CST 636 Week 5

This course so far 

As I learn more about database design, I feel curious and excited to understand how data is organized and connected behind the scenes. It’s fascinating to see how concepts like primary keys, foreign keys, and relationships work together to keep information accurate and meaningful. Learning about indexes and normalization helps me realize how important structure and efficiency are when building real-world systems like pharmacies, hospitals, or business applications. Sometimes the topics can feel challenging especially when figuring out why certain queries run slowly or how different relationships affect performance but I enjoy the problem-solving process. 

If indexes are supposed to speed up performance of query,  what does the author mean by a slow index? 
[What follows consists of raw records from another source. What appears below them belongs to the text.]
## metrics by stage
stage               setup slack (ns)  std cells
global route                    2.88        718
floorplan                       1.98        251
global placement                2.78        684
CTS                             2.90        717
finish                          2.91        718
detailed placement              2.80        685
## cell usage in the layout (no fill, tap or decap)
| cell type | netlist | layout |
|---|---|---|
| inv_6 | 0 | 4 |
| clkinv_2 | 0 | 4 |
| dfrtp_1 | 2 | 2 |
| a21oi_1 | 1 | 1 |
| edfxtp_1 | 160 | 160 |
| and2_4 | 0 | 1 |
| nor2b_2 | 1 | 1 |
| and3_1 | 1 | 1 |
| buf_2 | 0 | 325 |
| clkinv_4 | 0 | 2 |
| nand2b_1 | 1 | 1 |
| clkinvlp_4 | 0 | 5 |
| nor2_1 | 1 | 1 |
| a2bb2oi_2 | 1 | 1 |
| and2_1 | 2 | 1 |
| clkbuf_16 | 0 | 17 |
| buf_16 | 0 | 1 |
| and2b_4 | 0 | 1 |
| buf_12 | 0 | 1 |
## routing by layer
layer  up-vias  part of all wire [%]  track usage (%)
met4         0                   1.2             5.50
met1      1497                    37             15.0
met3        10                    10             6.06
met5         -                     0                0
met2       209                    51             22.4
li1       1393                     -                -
A slow index doesn’t mean the index is slow or broken or inefficient, it means the overall query is slow due to what happens after the index is used. While the tree traversal part of an index lookup is fast and predictable, the database may need to follow multiple linked leaf nodes to find all matching entries and then perform separate lookups in the table for each match. These extra steps can involve many disk reads, especially if the matching rows are scattered across the table, which makes the query slower.

The author calls this situation the myth of the degenerated index, where people wrongly assume rebuilding the index will fix performance. In reality, the index structure is fine; the slowness comes from the amount of data being accessed and the way it’s stored. Even with an index, queries that return many rows or require frequent table lookups can still be slow.